=== Section Start ===

**src/rtl/light_pkg.sv**
```systemverilog
// Shared constants and helpers for the N-phase traffic-light sequencer.
package light_pkg;

    typedef enum logic [1:0] {
        PH_GREEN  = 2'd0,
        PH_YELLOW = 2'd1,
        PH_RED    = 2'd2
    } light_phase_e;

    localparam int unsigned DEF_NUM_PHASES = 3;
    localparam int unsigned DEF_CNT_WIDTH  = 5;

    function automatic int unsigned clog2_min1(input int unsigned n);
        int unsigned w;
        w = $clog2(n);
        return (w == 0) ? 1 : w;
    endfunction

    // Packs three durations with phase i at bits [i*W +: W].
    function automatic logic [DEF_NUM_PHASES*DEF_CNT_WIDTH-1:0] pack_dur3(
        input logic [DEF_CNT_WIDTH-1:0] green,
        input logic [DEF_CNT_WIDTH-1:0] yellow,
        input logic [DEF_CNT_WIDTH-1:0] red
    );
        return {red, yellow, green};
    endfunction

endpackage

```
**src/rtl/light_dur_regfile.sv**
```systemverilog
// Per-phase duration registers: one write port, one read port with write bypass.
module light_dur_regfile
    import light_pkg::*;
#(
    parameter int unsigned pNUM_PHASES = 3,
    parameter int unsigned pCNT_WIDTH  = 5,
    parameter int unsigned pIDX_WIDTH  = 2,
    parameter logic [pNUM_PHASES*pCNT_WIDTH-1:0] pDEF_DUR = '0
)(
    input  logic                  clk,
    input  logic                  rst,
    input  logic                  we,
    input  logic [pIDX_WIDTH-1:0] wr_idx,
    input  logic [pCNT_WIDTH-1:0] wr_data,
    input  logic [pIDX_WIDTH-1:0] rd_idx,
    output logic [pCNT_WIDTH-1:0] rd_data
);

    localparam logic [pIDX_WIDTH:0] NUM = pNUM_PHASES[pIDX_WIDTH:0];

    logic [pCNT_WIDTH-1:0] mem [pNUM_PHASES];
    logic                  wr_ok;
    logic                  rd_ok;

    assign wr_ok = we && ({1'b0, wr_idx} < NUM);
    assign rd_ok = {1'b0, rd_idx} < NUM;

    always_ff @(posedge clk) begin
        if (rst) begin
            for (int unsigned i = 0; i < pNUM_PHASES; i++) begin
                mem[i] <= pDEF_DUR[i*pCNT_WIDTH +: pCNT_WIDTH];
            end
        end else if (wr_ok) begin
            mem[wr_idx] <= wr_data;
        end
    end

    // A write landing on the index being loaded this cycle wins over the stored value.
    always_comb begin
        rd_data = '0;
        if (wr_ok && (wr_idx == rd_idx)) begin
            rd_data = wr_data;
        end else if (rd_ok) begin
            rd_data = mem[rd_idx];
        end
    end

endmodule

```
**src/rtl/light_phase_sequencer.sv**
```systemverilog
// N-phase round-robin light sequencer with programmable per-phase durations,
// hold, forced phase jump and one-hot lamp drive.
module light_phase_sequencer
    import light_pkg::*;
#(
    parameter int unsigned pNUM_PHASES = DEF_NUM_PHASES,
    parameter int unsigned pCNT_WIDTH  = DEF_CNT_WIDTH,
    parameter logic [pNUM_PHASES*pCNT_WIDTH-1:0] pDEF_DUR = pack_dur3(5'd14, 5'd2, 5'd17),
    localparam int unsigned pIDX_WIDTH = clog2_min1(pNUM_PHASES)
)(
    input  logic                   clk,
    input  logic                   rst,
    input  logic                   en,
    input  logic                   hold,
    input  logic                   force_vld,
    input  logic [pIDX_WIDTH-1:0]  force_phase,
    input  logic                   cfg_we,
    input  logic [pIDX_WIDTH-1:0]  cfg_idx,
    input  logic [pCNT_WIDTH-1:0]  cfg_val,
    output logic [pIDX_WIDTH-1:0]  phase_idx,
    output logic [pNUM_PHASES-1:0] phase_onehot,
    output logic [pCNT_WIDTH-1:0]  cnt_out,
    output logic                   last,
    output logic                   phase_start
);

    localparam logic [pIDX_WIDTH:0]   NUM      = pNUM_PHASES[pIDX_WIDTH:0];
    localparam int unsigned           LAST_INT = pNUM_PHASES - 1;
    localparam logic [pIDX_WIDTH-1:0] LAST_PH  = LAST_INT[pIDX_WIDTH-1:0];

    logic [pIDX_WIDTH-1:0] phase_q;
    logic [pIDX_WIDTH-1:0] phase_d;
    logic [pIDX_WIDTH-1:0] next_phase;
    logic [pIDX_WIDTH-1:0] rd_idx;
    logic [pCNT_WIDTH-1:0] cnt_q;
    logic [pCNT_WIDTH-1:0] cnt_d;
    logic [pCNT_WIDTH-1:0] dur_rd;
    logic                  start_q;
    logic                  start_d;
    logic                  force_ok;

    assign force_ok   = force_vld && ({1'b0, force_phase} < NUM);
    assign next_phase = (phase_q == LAST_PH) ? '0 : phase_q + 1'b1;
    // Only one load can happen per cycle, so a single read port serves both force and wrap.
    assign rd_idx     = force_ok ? force_phase : next_phase;

    light_dur_regfile #(
        .pNUM_PHASES (pNUM_PHASES),
        .pCNT_WIDTH  (pCNT_WIDTH),
        .pIDX_WIDTH  (pIDX_WIDTH),
        .pDEF_DUR    (pDEF_DUR)
    ) u_dur (
        .clk     (clk),
        .rst     (rst),
        .we      (cfg_we),
        .wr_idx  (cfg_idx),
        .wr_data (cfg_val),
        .rd_idx  (rd_idx),
        .rd_data (dur_rd)
    );

    always_comb begin
        phase_d = phase_q;
        cnt_d   = cnt_q;
        start_d = 1'b0;
        if (force_ok) begin
            phase_d = force_phase;
            cnt_d   = dur_rd;
            start_d = 1'b1;
        end else if (!hold && en) begin
            if (cnt_q != '0) begin
                cnt_d = cnt_q - 1'b1;
            end else begin
                phase_d = next_phase;
                cnt_d   = dur_rd;
                start_d = 1'b1;
            end
        end
    end

    always_ff @(posedge clk) begin
        if (rst) begin
            phase_q <= pIDX_WIDTH'(PH_GREEN);
            cnt_q   <= pDEF_DUR[pCNT_WIDTH-1:0];
            start_q <= 1'b1;
        end else begin
            phase_q <= phase_d;
            cnt_q   <= cnt_d;
            start_q <= start_d;
        end
    end

    always_comb begin
        phase_onehot = '0;
        for (int unsigned i = 0; i < pNUM_PHASES; i++) begin
            phase_onehot[i] = (phase_q == i[pIDX_WIDTH-1:0]);
        end
    end

    assign phase_idx   = phase_q;
    assign cnt_out     = cnt_q;
    assign last        = (cnt_q == '0);
    assign phase_start = start_q;

endmodule
```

=== Section End ===

What you have to do: Give every record again, exactly as it appears.

Task output:
**src/rtl/light_pkg.sv**
```systemverilog
// Shared constants and helpers for the N-phase traffic-light sequencer.
package light_pkg;

    typedef enum logic [1:0] {
        PH_GREEN  = 2'd0,
        PH_YELLOW = 2'd1,
        PH_RED    = 2'd2
    } light_phase_e;

    localparam int unsigned DEF_NUM_PHASES = 3;
    localparam int unsigned DEF_CNT_WIDTH  = 5;

    function automatic int unsigned clog2_min1(input int unsigned n);
        int unsigned w;
        w = $clog2(n);
        return (w == 0) ? 1 : w;
    endfunction

    // Packs three durations with phase i at bits [i*W +: W].
    function automatic logic [DEF_NUM_PHASES*DEF_CNT_WIDTH-1:0] pack_dur3(
        input logic [DEF_CNT_WIDTH-1:0] green,
        input logic [DEF_CNT_WIDTH-1:0] yellow,
        input logic [DEF_CNT_WIDTH-1:0] red
    );
        return {red, yellow, green};
    endfunction

endpackage

```
**src/rtl/light_dur_regfile.sv**
```systemverilog
// Per-phase duration registers: one write port, one read port with write bypass.
module light_dur_regfile
    import light_pkg::*;
#(
    parameter int unsigned pNUM_PHASES = 3,
    parameter int unsigned pCNT_WIDTH  = 5,
    parameter int unsigned pIDX_WIDTH  = 2,
    parameter logic [pNUM_PHASES*pCNT_WIDTH-1:0] pDEF_DUR = '0
)(
    input  logic                  clk,
    input  logic                  rst,
    input  logic                  we,
    input  logic [pIDX_WIDTH-1:0] wr_idx,
    input  logic [pCNT_WIDTH-1:0] wr_data,
    input  logic [pIDX_WIDTH-1:0] rd_idx,
    output logic [pCNT_WIDTH-1:0] rd_data
);

    localparam logic [pIDX_WIDTH:0] NUM = pNUM_PHASES[pIDX_WIDTH:0];

    logic [pCNT_WIDTH-1:0] mem [pNUM_PHASES];
    logic                  wr_ok;
    logic                  rd_ok;

    assign wr_ok = we && ({1'b0, wr_idx} < NUM);
    assign rd_ok = {1'b0, rd_idx} < NUM;

    always_ff @(posedge clk) begin
        if (rst) begin
            for (int unsigned i = 0; i < pNUM_PHASES; i++) begin
                mem[i] <= pDEF_DUR[i*pCNT_WIDTH +: pCNT_WIDTH];
            end
        end else if (wr_ok) begin
            mem[wr_idx] <= wr_data;
        end
    end

    // A write landing on the index being loaded this cycle wins over the stored value.
    always_comb begin
        rd_data = '0;
        if (wr_ok && (wr_idx == rd_idx)) begin
            rd_data = wr_data;
        end else if (rd_ok) begin
            rd_data = mem[rd_idx];
        end
    end

endmodule

```
**src/rtl/light_phase_sequencer.sv**
```systemverilog
// N-phase round-robin light sequencer with programmable per-phase durations,
// hold, forced phase jump and one-hot lamp drive.
module light_phase_sequencer
    import light_pkg::*;
#(
    parameter int unsigned pNUM_PHASES = DEF_NUM_PHASES,
    parameter int unsigned pCNT_WIDTH  = DEF_CNT_WIDTH,
    parameter logic [pNUM_PHASES*pCNT_WIDTH-1:0] pDEF_DUR = pack_dur3(5'd14, 5'd2, 5'd17),
    localparam int unsigned pIDX_WIDTH = clog2_min1(pNUM_PHASES)
)(
    input  logic                   clk,
    input  logic                   rst,
    input  logic                   en,
    input  logic                   hold,
    input  logic                   force_vld,
    input  logic [pIDX_WIDTH-1:0]  force_phase,
    input  logic                   cfg_we,
    input  logic [pIDX_WIDTH-1:0]  cfg_idx,
    input  logic [pCNT_WIDTH-1:0]  cfg_val,
    output logic [pIDX_WIDTH-1:0]  phase_idx,
    output logic [pNUM_PHASES-1:0] phase_onehot,
    output logic [pCNT_WIDTH-1:0]  cnt_out,
    output logic                   last,
    output logic                   phase_start
);

    localparam logic [pIDX_WIDTH:0]   NUM      = pNUM_PHASES[pIDX_WIDTH:0];
    localparam int unsigned           LAST_INT = pNUM_PHASES - 1;
    localparam logic [pIDX_WIDTH-1:0] LAST_PH  = LAST_INT[pIDX_WIDTH-1:0];

    logic [pIDX_WIDTH-1:0] phase_q;
    logic [pIDX_WIDTH-1:0] phase_d;
    logic [pIDX_WIDTH-1:0] next_phase;
    logic [pIDX_WIDTH-1:0] rd_idx;
    logic [pCNT_WIDTH-1:0] cnt_q;
    logic [pCNT_WIDTH-1:0] cnt_d;
    logic [pCNT_WIDTH-1:0] dur_rd;
    logic                  start_q;
    logic                  start_d;
    logic                  force_ok;

    assign force_ok   = force_vld && ({1'b0, force_phase} < NUM);
    assign next_phase = (phase_q == LAST_PH) ? '0 : phase_q + 1'b1;
    // Only one load can happen per cycle, so a single read port serves both force and wrap.
    assign rd_idx     = force_ok ? force_phase : next_phase;

    light_dur_regfile #(
        .pNUM_PHASES (pNUM_PHASES),
        .pCNT_WIDTH  (pCNT_WIDTH),
        .pIDX_WIDTH  (pIDX_WIDTH),
        .pDEF_DUR    (pDEF_DUR)
    ) u_dur (
        .clk     (clk),
        .rst     (rst),
        .we      (cfg_we),
        .wr_idx  (cfg_idx),
        .wr_data (cfg_val),
        .rd_idx  (rd_idx),
        .rd_data (dur_rd)
    );

    always_comb begin
        phase_d = phase_q;
        cnt_d   = cnt_q;
        start_d = 1'b0;
        if (force_ok) begin
            phase_d = force_phase;
            cnt_d   = dur_rd;
            start_d = 1'b1;
        end else if (!hold && en) begin
            if (cnt_q != '0) begin
                cnt_d = cnt_q - 1'b1;
            end else begin
                phase_d = next_phase;
                cnt_d   = dur_rd;
                start_d = 1'b1;
            end
        end
    end

    always_ff @(posedge clk) begin
        if (rst) begin
            phase_q <= pIDX_WIDTH'(PH_GREEN);
            cnt_q   <= pDEF_DUR[pCNT_WIDTH-1:0];
            start_q <= 1'b1;
        end else begin
            phase_q <= phase_d;
            cnt_q   <= cnt_d;
            start_q <= start_d;
        end
    end

    always_comb begin
        phase_onehot = '0;
        for (int unsigned i = 0; i < pNUM_PHASES; i++) begin
            phase_onehot[i] = (phase_q == i[pIDX_WIDTH-1:0]);
        end
    end

    assign phase_idx   = phase_q;
    assign cnt_out     = cnt_q;
    assign last        = (cnt_q == '0);
    assign phase_start = start_q;

endmodule
```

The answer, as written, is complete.